Apparently, “Study shows …” is today’s equivalent of “The Bible says.” It allows you to frame an utterly ridiculous finding, such as “200 million people to be displaced by 2020 due to flooding caused by global warming” “steroids have no effect on baseball performance,” or as Drudge is broadcasting today, “1 in 4 American teen girls has sex transmitted disease” as reasonable and grounded in thorough, dispassionate analysis.
Of all girls ages 13 to 19, let’s assume the average age of loss of virginity to be at 16. That means that 50% of American teens have never had sex at all under a normal distribution. So this study is basically saying that half of all teen girls are STD-positive.
Ridiculous.
How much you want to bet that Trojan funded this ;-)
“steroids have no effect on baseball performance”
Steroids don’t have any effect on how the baseball performs. They might effect grammar though.
No effect on “baseball performance” as in “[players'] performance playing the sport of baseball.”

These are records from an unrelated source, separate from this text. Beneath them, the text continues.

This is an optimization exercise on Yosys and OpenROAD, whose aim is small area, a short achievable clock period and few clock cycles per item, not a production implementation.
The RTL was checked by simulation tests, not by an equivalence proof against the original design.
No activity file was given, so power comes from the tool's default toggle rates.

### run.sh
#!/bin/bash
# synth_recipe.tcl (not shown) runs the flow's synth.tcl, then flattens the netlist and writes it again
# the make line also repeats each setting of config.mk as NAME=value (left out here)
make -C /OpenROAD-flow-scripts/flow DESIGN_CONFIG=/design/flow/config.mk WORK_HOME=/design/flow/orfs CLKGATE_MAP_FILE= SYNTH_SCRIPT=/design/flow/synth_recipe.tcl finish
### config.mk
export PLATFORM = sky130hd
export DESIGN_NAME = fft16_digit_reverse_buf
export DESIGN_NICKNAME = fft16_digit_reverse_buf
export VERILOG_FILES = /design/flow/design.v
export SDC_FILE = /design/flow/constraint.sdc
export NUM_CORES = 4
export LEC_CHECK = 0
export CAP_MARGIN = 20
export CORE_MARGIN = 2
export CORE_UTILIZATION = 65
export CTS_CLUSTER_DIAMETER = 100
export CTS_CLUSTER_SIZE = 30
export SETUP_SLACK_MARGIN = 1.6
export SLEW_MARGIN = 20
### constraint.sdc
create_clock -name core_clock -period 4.0 [get_ports {clk}]
set_input_delay 0.8000 -clock core_clock [delete_from_list [all_inputs] [get_ports {clk}]]
set_output_delay 0.8000 -clock core_clock [all_outputs]
set_load 0.01 [all_outputs]
Background: an optimization exercise with open tools, aiming at small area, a short achievable clock period and few clock cycles per item. Do not read the settings as production practice.
RTL that was checked went through simulation tests only; none was proved equivalent to the original.
No functional check of the RTL was part of run 1.
No activity file was given, so power comes from the tool's default toggle rates.

==> flow/design.v, too long to show whole: its modules and the start of the top module <==
// module kernel_loader: 43 lines
// module window_shifter: 38 lines
// module mult_adder: 1533 lines
// module conv_result: 35 lines
// module conv_engine: 64 lines
module conv_engine (
  input  logic                 clock,
  input  logic                 reset,
  input  conv_pkg::pixel_t     pixel_in,
  input  logic                 pixel_strobe,
  input  conv_pkg::weight_t    weight_in,
  input  conv_pkg::tap_index_t weight_addr,
  input  logic                 weight_strobe,
  input  conv_pkg::result_t    bias_in,
  input  logic                 relu_enable,
  output conv_pkg::result_t    result_out,
  output logic                 result_valid,
  output logic                 overflow
);
  // ...
==> flow/run.sh <==
#!/bin/bash
# synth_recipe.tcl (not shown) runs the flow's synth.tcl, then flattens the netlist and writes it again
# the make line also repeats each setting of config.mk as NAME=value (left out here)
make -C /OpenROAD-flow-scripts/flow DESIGN_CONFIG=/design/flow/config.mk WORK_HOME=/design/flow/orfs CLKGATE_MAP_FILE= SYNTH_SCRIPT=/design/flow/synth_recipe.tcl finish
==> flow/config.mk <==
export PLATFORM = sky130hd
export DESIGN_NAME = conv_engine
export DESIGN_NICKNAME = conv_engine
export VERILOG_FILES = /design/flow/design.v
export SDC_FILE = /design/flow/constraint.sdc
export NUM_CORES = 4
export LEC_CHECK = 0
export ABC_AREA = 1
export CAP_MARGIN = 20
export CORE_MARGIN = 2
export CORE_UTILIZATION = 30
export SETUP_SLACK_MARGIN = 3.2
export SLEW_MARGIN = 20
export TNS_END_PERCENT = 20
==> flow/constraint.sdc <==
create_clock -name core_clock -period 5.5 [get_ports {clock}]
set_input_delay 1.1000 -clock core_clock [delete_from_list [all_inputs] [get_ports {clock}]]
set_output_delay 1.1000 -clock core_clock [all_outputs]
set_load 0.01 [all_outputs]
==> run notes, run 1 <==
The run finished with no timing, DRC or antenna violations. The pin count of the biggest net entering global routing came out at 147. In this run the worst hold path is classified as reg -> reg. The clock edge transition at the registers on the reported setup and hold paths came out at 0.06 ns.

The synthesized-area fraction occupied by ao, oa, aoi and oai cells is 0.0647. The synthesized-area fraction occupied by adder cells is 0.246. The I/O pin count came out at 59.

The fraction of area in non-clock buffers came out at 0.0289. The total global-route track usage came out at 0.151. Of all flip-flops after synthesis, the portion carrying an async set or reset was 0.0385.

Of the post-synthesis cell area, the part taken by muxes is 0. During placement, the flow inserted port buffers numbering 58. The relative max-transition margin came out at 0.229. The leakage power is 14.6 nW.

After detailed routing, the number of remaining DRC violations is 0. The dominant cell type by area after synthesis is edfxtp_1. The cell area after technology mapping came out at 0.0296 mm². The post-detailed-route count of antenna-violating nets is 0. The total negative slack came out at 0 ns. The number of filler cells placed in the layout came out at 9628. The clock latency of the later-clocked register in the worst-skew pair came out at 0.63 ns.

The die area is 0.101 mm². The largest registers in the layout are window_shifter_inst.hist (144), kernel_loader_inst.enc (108), conv_result_inst.s (19). Setup repair after global routing could not meet its margin everywhere. The tool flagged a number of max-cap violations equal to 0. The layout has 474 inverters outside the clock class.

For this configuration, the core starts out at a cell density of 0.302.
Background: an optimization exercise with open tools, aiming at small area and a short achievable clock period. Do not read the settings as production practice.
Function was checked by simulation only, so behaviour that the tests miss may differ from the original.

==> inputs of build 84 <==
// md_sched
module md_sched #(
    parameter int unsigned MULT_CYCLES = 5,
    parameter int unsigned DIV_CYCLES  = 10
) (
    input  logic        clk,
    input  logic        reset_n,
    input  logic [2:0]  e_op,
    input  logic [31:0] e_rs,
    input  logic [31:0] e_rt,
    input  logic        e_kill,
    input  logic        d_is_md,
    output logic [31:0] hi,
    output logic [31:0] lo,
    output logic        busy,
    output logic        md_stall
);
clock: 100.0 ns
lec_check: 0
abc_area: 1
cap_margin: 0
core_margin: 2
core_utilization: 65
slew_margin: 0
standard.sh (not shown) runs the stock make flow with config.mk's settings and CLKGATE_MAP_FILE= SYNTH_SCRIPT=/design/flow/synth_recipe.tcl, a recipe that flattens the netlist after the stock synthesis.
==> flow/flow/run.sh <==
#!/bin/bash
# The standard layout with these changes:
#  * port buffers are sky130_fd_sc_hd__buf_1 (the default picks a larger,
#    slower delay buffer);
#  * clock tree synthesis runs with its default arguments plus
#    -dont_use_dummy_load (no dummy load cells);
#  * after the unchanged standard synthesis, the full adders on the slowest
#    register paths (the divide rows) are upsized to fa_2, the synthesis
#    buffers are removed, gate+inverter pairs are merged into single cells,
#    and the md_stall logic is rebuilt as a shallow gate tree (flow/prep.tcl,
#    flow/invmerge.tcl, flow/md_stall.tcl).
# Each step's output goes to its own log in this folder.
set -euo pipefail
ARGS=("BUFFER_PORTS_ARGS=-buffer_cell sky130_fd_sc_hd__buf_1"
      "CTS_ARGS=-sink_clustering_enable -repair_clock_nets -dont_use_dummy_load")
bash standard.sh "${ARGS[@]}" synth > synth.log 2>&1
export RESULTS=$PWD/orfs/results/sky130hd/md_sched/base
export FA_SLACK_LIMIT=62
openroad -no_init -exit flow/prep.tcl > prep.log 2>&1
touch "$RESULTS/1_synth.sdc"
bash standard.sh "${ARGS[@]}" finish > finish.log 2>&1
==> flow/flow/prep.tcl <==
# Netlist preparation between the standard synthesis and floorplanning.
# 1. Upsize the full adders of the divide's ripple rows (the slowest register
#    paths) from fa_1 to fa_2.  Only drive strength changes; timing is read
#    against the design's SDC.
# 2. Remove the buffers Yosys/ABC inserted (placement re-buffers the nets
#    that need it, with the real loads).
# 3. Merge inverting gates with the inverter they alone drive into the
#    equivalent non-inverting cell where that is smaller; see invmerge.tcl.
# 4. Rebuild the md_stall cone (the input-to-output path that sets the
#    period floor) as a shallow gate tree; see md_stall.tcl.
set results $::env(RESULTS)
read_db $results/1_synth.odb
read_liberty $::env(FLOW_HOME)/platforms/sky130hd/lib/sky130_fd_sc_hd__tt_025C_1v80.lib
read_sdc $results/1_synth.sdc
set limit $::env(FA_SLACK_LIMIT)
set sel {}
foreach inst [get_cells -filter "ref_name == sky130_fd_sc_hd__fa_1"] {
  set s 1e9
  foreach pp [get_pins -of_objects $inst -filter "direction == output"] {
    set v [get_property $pp slack_max]
    if {$v < $s} { set s $v }
  }
  if {$s < $limit} { lappend sel $inst }
}
puts "upsizing [llength $sel] full adders with slack below $limit ns"
report_checks -path_delay max -path_group core_clock -format end -group_path_count 3
foreach inst $sel { replace_cell $inst sky130_fd_sc_hd__fa_2 }
report_checks -path_delay max -path_group core_clock -format end -group_path_count 3
report_design_area
remove_buffers
report_design_area
source [file join [file dirname [info script]] invmerge.tcl]
report_design_area
source [file join [file dirname [info script]] md_stall.tcl]
report_checks -path_delay max -to [get_ports md_stall] -fields {fanout}
write_db $results/1_synth.odb
Other scripts of this flow, unchanged in this note and not shown: flow/flow/invmerge.tcl, flow/flow/md_stall.tcl
==> inputs of trial 21, as changes to build 84 <==
==> flow/design.v (replaced) <==
module md_sched #(
    parameter int unsigned MULT_CYCLES = 5,
    parameter int unsigned DIV_CYCLES  = 10
) (
    input  logic        clk,
    input  logic        reset_n,
    input  logic [2:0]  e_op,
    input  logic [31:0] e_rs,
    input  logic [31:0] e_rt,
    input  logic        e_kill,
    input  logic        d_is_md,
    output logic [31:0] hi,
    output logic [31:0] lo,
    output logic        busy,
    output logic        md_stall
);
    localparam int MROWS = 7;    
    localparam int DROWS = 3;    
    logic op_mult, op_multu, op_div, op_divu, op_mthi, op_mtlo;
    logic issue_md, issue_mul, issue_div;
    always_comb begin
        op_mult  = !e_kill && (e_op == 3'd1);
        op_multu = !e_kill && (e_op == 3'd2);
        op_div   = !e_kill && (e_op == 3'd3);
        op_divu  = !e_kill && (e_op == 3'd4);
        op_mthi  = !e_kill && (e_op == 3'd5);
        op_mtlo  = !e_kill && (e_op == 3'd6);
        issue_mul = op_mult || op_multu;
        issue_div = op_div || op_divu;
        issue_md  = issue_mul || issue_div;
    end
    logic        busy_q;
    logic [31:0] hi_q, lo_q;
    logic [3:0]  cnt;        
    logic        m_mul;      
    logic        m_sgn;      
    logic        m_negq;     
    logic        m_negr;     
    logic        m_dz;       
    logic        m_cin;      
    logic [32:0] h_q;        
    logic [31:0] l_q;        
    logic [31:0] a_q;        
    logic        a_x;        
    logic [2:0]  q3_q;       
    logic [2:0]  t_q;        
    logic        neg_n, neg_d;
    logic [31:0] rs_adj, rt_adj;
    logic [31:0] rs_pre;
    always_comb begin
        neg_n = op_div && e_rs[31];
        neg_d = op_div && e_rt[31];
        rs_pre[0] = 1'b0;
        for (int i = 1; i < 32; i++) rs_pre[i] = rs_pre[i-1] | e_rs[i-1];
        rs_adj = e_rs ^ ({32{neg_n}} & rs_pre);
        rt_adj = e_rt ^ {32{issue_div && !neg_d}};
    end
    logic [2:0] d3, t3, n_q3, n_r3;
    logic       d_small;
    always_comb begin
        d3      = neg_d ? (3'd0 - e_rt[2:0]) : e_rt[2:0];
        d_small = neg_d ? ((&e_rt[31:3]) && (|e_rt[2:0]))
                        : (!(|e_rt[31:3]) && (|e_rt[2:0]));
        t3      = rs_adj[31:29];
        if (d_small) begin
            n_q3 = t3 / d3;
            n_r3 = t3 % d3;
        end else begin
            n_q3 = 3'd0;
            n_r3 = t3;
        end
    end
    logic        m_div;
    logic        m_last;
    logic        m_corr;
    logic [MROWS-1:0][32:0] rx;  
    logic [MROWS-1:0][32:0] rs;  
    logic [MROWS-1:0] rc;        
    logic [MROWS-1:0] take;      
    logic [31:0] d_out;          
    assign m_div  = !m_mul;
    assign m_last = (cnt == 4'd4);
    assign m_corr = m_last && m_sgn;    
    assign rx[0]  = h_q;
    assign take   = {t_q[2], l_q[5:2], t_q[1:0]};
    for (genvar r = 0; r < MROWS; r++) begin : g_row
        localparam bit SHARED = (r == 0) || (r == 1) || (r == 6);
        wire        neg  = (r == 3) ? m_corr : 1'b0;
        wire [32:0] y    = ({33{take[r]}} & {a_x, a_q}) ^ {33{neg}};
        wire [32:0] g    = rx[r] & y;
        wire [32:0] p    = rx[r] ^ y;
        wire [33:0] c;
        assign c[0] = neg | (SHARED ? m_cin : 1'b0);
        for (genvar i = 0; i < 33; i++) begin : g_bit
            assign rs[r][i] = p[i] ^ c[i];
            assign c[i+1]   = g[i] | (p[i] & c[i]);
        end
        assign rc[r] = c[33];
    end
    wire dq0 = m_div & rc[0];
    wire dn0 = m_div & !rc[0];
    assign rx[1][0] = m_mul ? rs[0][1] : l_q[27];
    for (genvar i = 1; i < 32; i++) begin : g_mux1
        assign rx[1][i] = (m_mul & rs[0][i+1]) | (dq0 & rs[0][i-1]) | (dn0 & rx[0][i-1]);
    end
    assign rx[1][32] = (m_mul & m_sgn & rs[0][32]) | (dq0 & rs[0][31]) | (dn0 & rx[0][31]);
    for (genvar r = 2; r < 6; r++) begin : g_mwire
        assign rx[r] = {m_sgn & rs[r-1][32], rs[r-1][32:1]};
    end
    wire dq1 = m_div & rc[1];
    wire dn1 = m_div & !rc[1];
    assign rx[6][0] = m_mul ? rs[5][1] : l_q[26];
    for (genvar i = 1; i < 32; i++) begin : g_mux6
        assign rx[6][i] = (m_mul & rs[5][i+1]) | (dq1 & rs[1][i-1]) | (dn1 & rx[1][i-1]);
    end
    assign rx[6][32] = (m_mul & m_sgn & rs[5][32]) | (dq1 & rs[1][31]) | (dn1 & rx[1][31]);
    assign d_out = rc[6] ? rs[6][31:0] : rx[6][31:0];
    logic [31:0] h_pre, l_pre, h_neg, l_neg, d_rem, d_quo;
    logic        done;
    logic [31:0] hi_res, lo_res;
    always_comb begin
        d_rem = rx[6][32:1];
        d_quo = {q3_q, l_q[26:0], rc[0], rc[1]};
        h_pre[0] = 1'b0;
        l_pre[0] = 1'b0;
        for (int i = 1; i < 32; i++) begin
            h_pre[i] = h_pre[i-1] | d_rem[i-1];
            l_pre[i] = l_pre[i-1] | d_quo[i-1];
        end
        h_neg = d_rem ^ ({32{m_negr}} & h_pre);
        l_neg = d_quo ^ ({32{m_negq}} & l_pre);
        done  = m_mul ? m_last : (cnt == 4'd9);
        hi_res = m_mul ? rs[3][32:1] : h_neg;
        lo_res = m_mul ? {rs[3][0], rs[2][0], rs[1][0], rs[0][0], l_q[31:4]} : l_neg;
    end
    always_ff @(posedge clk or negedge reset_n) begin
        if (!reset_n) begin
            busy_q <= 1'b0;
            hi_q   <= '0;
            lo_q   <= '0;
        end else if (!busy_q) begin
            busy_q <= issue_md;
            if (op_mthi) hi_q <= e_rs;
            if (op_mtlo) lo_q <= e_rs;
        end else if (done) begin
            busy_q <= 1'b0;
            if (m_mul || !m_dz) begin
                hi_q <= hi_res;
                lo_q <= lo_res;
            end
        end
    end
    always_ff @(posedge clk) begin
        if (!busy_q) begin
            cnt    <= '0;
            m_mul  <= issue_mul;
            m_sgn  <= op_mult;
            m_negq <= op_div && (e_rs[31] ^ e_rt[31]);
            m_negr <= op_div && e_rs[31];
            m_dz   <= (e_rt == 32'd0);
            m_cin  <= issue_div && !neg_d;
            h_q    <= {29'd0, n_r3 & {3{issue_div}}, rs_adj[28] & issue_div};
            q3_q   <= n_q3;
            l_q    <= rs_adj;
            a_q    <= rt_adj;
            a_x    <= issue_div || (op_mult && e_rt[31]);
            t_q    <= issue_mul ? {e_rs[6], e_rs[1:0]} : 3'b111;
        end else begin
            cnt <= cnt + 4'd1;
            if (m_mul) begin
                t_q <= {l_q[13], l_q[8:7]};
                h_q <= {m_sgn & rs[MROWS-1][32], rs[MROWS-1][32:1]};
                l_q <= {rs[6][0], rs[5][0], rs[4][0], rs[3][0], rs[2][0], rs[1][0], rs[0][0],
                        l_q[31:MROWS]};
            end else begin
                h_q <= {d_out, l_q[25]};
                l_q <= {l_q[31-DROWS:0], rc[0], rc[1], rc[6]};
            end
        end
    end
    assign hi       = hi_q;
    assign lo       = lo_q;
    assign busy     = busy_q;
    assign md_stall = d_is_md && (busy_q || issue_md);
endmodule
==> flow/flow/run.sh (replaced) <==
#!/bin/bash
# The standard layout with two changes:
#  * port buffers are sky130_fd_sc_hd__buf_1 (the default picks a larger,
#    slower delay buffer);
#  * after the unchanged standard synthesis, the full adders on the slowest
#    register paths (the divide rows) are upsized to fa_2, gate+inverter
#    pairs are merged into single cells, and the md_stall logic is rebuilt
#    as a shallow gate tree (flow/prep.tcl, invmerge.tcl, md_stall.tcl).
# Each step's output goes to its own log in this folder.
set -euo pipefail
ARGS=("BUFFER_PORTS_ARGS=-buffer_cell sky130_fd_sc_hd__buf_1")
bash standard.sh "${ARGS[@]}" synth > synth.log 2>&1
export RESULTS=$PWD/orfs/results/sky130hd/md_sched/base
export FA_SLACK_LIMIT=62
openroad -no_init -exit flow/prep.tcl > prep.log 2>&1
touch "$RESULTS/1_synth.sdc"
bash standard.sh "${ARGS[@]}" finish > finish.log 2>&1
==> flow/flow/prep.tcl (replaced) <==
# Netlist preparation between the standard synthesis and floorplanning.
# 1. Upsize the full adders of the divide's ripple rows (the slowest register
#    paths) from fa_1 to fa_2.  Only drive strength changes; timing is read
#    against the design's SDC.
# 2. Merge inverting gates with the inverter they alone drive into the
#    equivalent non-inverting cell where that is smaller; see invmerge.tcl.
# 3. Rebuild the md_stall cone (the input-to-output path that sets the
#    period floor) as a shallow gate tree; see md_stall.tcl.
set results $::env(RESULTS)
read_db $results/1_synth.odb
read_liberty $::env(FLOW_HOME)/platforms/sky130hd/lib/sky130_fd_sc_hd__tt_025C_1v80.lib
read_sdc $results/1_synth.sdc
set limit $::env(FA_SLACK_LIMIT)
set sel {}
foreach inst [get_cells -filter "ref_name == sky130_fd_sc_hd__fa_1"] {
  set s 1e9
  foreach pp [get_pins -of_objects $inst -filter "direction == output"] {
    set v [get_property $pp slack_max]
    if {$v < $s} { set s $v }
  }
  if {$s < $limit} { lappend sel $inst }
}
puts "upsizing [llength $sel] full adders with slack below $limit ns"
report_checks -path_delay max -path_group core_clock -format end -group_path_count 3
foreach inst $sel { replace_cell $inst sky130_fd_sc_hd__fa_2 }
report_checks -path_delay max -path_group core_clock -format end -group_path_count 3
report_design_area
source [file join [file dirname [info script]] invmerge.tcl]
report_design_area
source [file join [file dirname [info script]] md_stall.tcl]
report_checks -path_delay max -to [get_ports md_stall] -fields {fanout}
write_db $results/1_synth.odb
Settings changed: CTS_BUF_LIST set to sky130_fd_sc_hd__clkbuf_8.
==> inputs of build 61, as changes to build 84 <==
--- a/flow/design.v
+++ b/flow/design.v
@@ -43,21 +43,17 @@
     logic        a_x;        
     logic [2:0]  q3_q;       
     logic [2:0]  t_q;        
     logic        neg_n, neg_d;
     logic [31:0] rs_adj, rt_adj;
-    logic [31:0] ng_in, ng_pre, ng_out, d_quo;
-    logic        ng_en;
+    logic [31:0] rs_pre;
     always_comb begin
         neg_n = op_div && e_rs[31];
         neg_d = op_div && e_rt[31];
-        ng_in  = busy_q ? d_quo : e_rs;
-        ng_en  = busy_q ? m_negq : neg_n;
-        ng_pre[0] = 1'b0;
-        for (int i = 1; i < 32; i++) ng_pre[i] = ng_pre[i-1] | ng_in[i-1];
-        ng_out = ng_in ^ ({32{ng_en}} & ng_pre);
-        rs_adj = ng_out;
+        rs_pre[0] = 1'b0;
+        for (int i = 1; i < 32; i++) rs_pre[i] = rs_pre[i-1] | e_rs[i-1];
+        rs_adj = e_rs ^ ({32{neg_n}} & rs_pre);
         rt_adj = e_rt ^ {32{issue_div && !neg_d}};
     end
     logic [2:0] d3, t3, n_q3, n_r3;
     logic       d_small;
     always_comb begin
@@ -133,20 +129,24 @@
         end else begin
             h_nxt = {d_out, l_q[28]};
             l_nxt = {l_q[31:3], rc[0], rc[1], rc[6], l_q[9:7]};
         end
     end
-    logic [31:0] h_pre, h_neg, l_neg, d_rem;
+    logic [31:0] h_pre, l_pre, h_neg, l_neg, d_rem, d_quo;
     logic        done, commit, ld_hi, ld_lo;
     logic [31:0] hi_src, lo_src;
     always_comb begin
         d_rem = rx[6][32:1];
         d_quo = {q3_q, l_q[29:3], rc[0], rc[1]};
         h_pre[0] = 1'b0;
-        for (int i = 1; i < 32; i++) h_pre[i] = h_pre[i-1] | d_rem[i-1];
+        l_pre[0] = 1'b0;
+        for (int i = 1; i < 32; i++) begin
+            h_pre[i] = h_pre[i-1] | d_rem[i-1];
+            l_pre[i] = l_pre[i-1] | d_quo[i-1];
+        end
         h_neg  = d_rem ^ ({32{m_negr}} & h_pre);
-        l_neg  = ng_out;
+        l_neg  = d_quo ^ ({32{m_negq}} & l_pre);
         done   = m_mul ? m_last : (cnt == 4'd9);
         commit = busy_q && done && (m_mul || !m_dz);
         ld_hi  = (!busy_q && op_mthi) || commit;
         ld_lo  = (!busy_q && op_mtlo) || commit;
         hi_src = (busy_q && m_div) ? h_neg : h_nxt[31:0];
==> flow/flow/run.sh (replaced) <==
#!/bin/bash
# The standard layout with these changes:
#  * port buffers are sky130_fd_sc_hd__buf_1 (the default picks a larger,
#    slower delay buffer);
#  * after the unchanged standard synthesis, the full adders on the slowest
#    register paths (the divide rows) are upsized to fa_2, the synthesis
#    buffers are removed, gate+inverter pairs are merged into single cells,
#    and the md_stall logic is rebuilt as a shallow gate tree (flow/prep.tcl,
#    flow/invmerge.tcl, flow/md_stall.tcl).
# Each step's output goes to its own log in this folder.
set -euo pipefail
ARGS=("BUFFER_PORTS_ARGS=-buffer_cell sky130_fd_sc_hd__buf_1")
bash standard.sh "${ARGS[@]}" synth > synth.log 2>&1
export RESULTS=$PWD/orfs/results/sky130hd/md_sched/base
export FA_SLACK_LIMIT=62
openroad -no_init -exit flow/prep.tcl > prep.log 2>&1
touch "$RESULTS/1_synth.sdc"
bash standard.sh "${ARGS[@]}" finish > finish.log 2>&1
==> notes <==
- Build 84 passed the timing, design-rule and antenna checks. Build 61 completed without violations. Trial 21 finished with timing, DRC and antenna clean.
- First-iteration DRC count: build 84 < trial 21 < build 61.
- Of build 84 and build 61, build 61 has the higher routed wire length (gap 10%, measured against build 61).
- Worst hold slack, lowest first: build 84, build 61, trial 21.
- Worst setup slack: build 84 < build 61 < trial 21.
- In build 61 the non-clock buffer count is higher than in trial 21, by 2.
- Die area: build 84 < build 61 < trial 21.
- The lowest final area belongs to build 84, the highest to trial 21.
- Cell count, highest first: trial 21, build 61, build 84.

## static timing again, ports no longer ideal
The flow's constraints put no driver on any port. The routed layouts listed below were extracted and timed again, unchanged, in two steps.
Step 1, drivers: a clkbuf_16 drives clk and a buf_2 each remaining input, both assumed.
Step 2 times the ports against the registers' clock, not the clock port: input delays grow and output delays shrink by t, the midpoint of the rising clock arrivals with the driver on.
Slacks: ideal / step 1 / step 2; pairs: ideal / step 1.
run | t, ns | setup WS [ns] | latest minus earliest clock arrival (ns)
build 84 | 0.480 | 59.213 / 59.192 / 59.192 | 0.036 / 0.036
trial 21 | 0.538 | 59.261 / 59.241 / 59.241 | 0.021 / 0.021
build 61 | 0.502 | 59.223 / 59.199 / 59.199 | 0.017 / 0.017
After both steps every run listed still meets setup and hold. For build 61, which loses most, drivers alone change the setup slack by -0.024 ns; drivers and shift together by -0.024 ns.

Nothing grammatically incorrect about that, and nothing a sentient reader would have any difficulty understanding.
Cartman is correct in that “studies” are taken with undue credibility by the general population. In the end, this is just a way to manipulate consumption or politics. The most common problem I find is with the conclusion that A causes B, when often B causes A, or is only tangentially related. These oversights go unchallenged for the same reason we can’t be bothered to challenge every television advertisement that claims their product is the “best”. And of course the journalists love the sensationalism too.
When I was in publishing the stats joke was about demographics that showed the average PLAYBOY reader was 30 years old.
Yes, but there were hardly any 30 year olds buying it! Half were around 15, the other half around 45.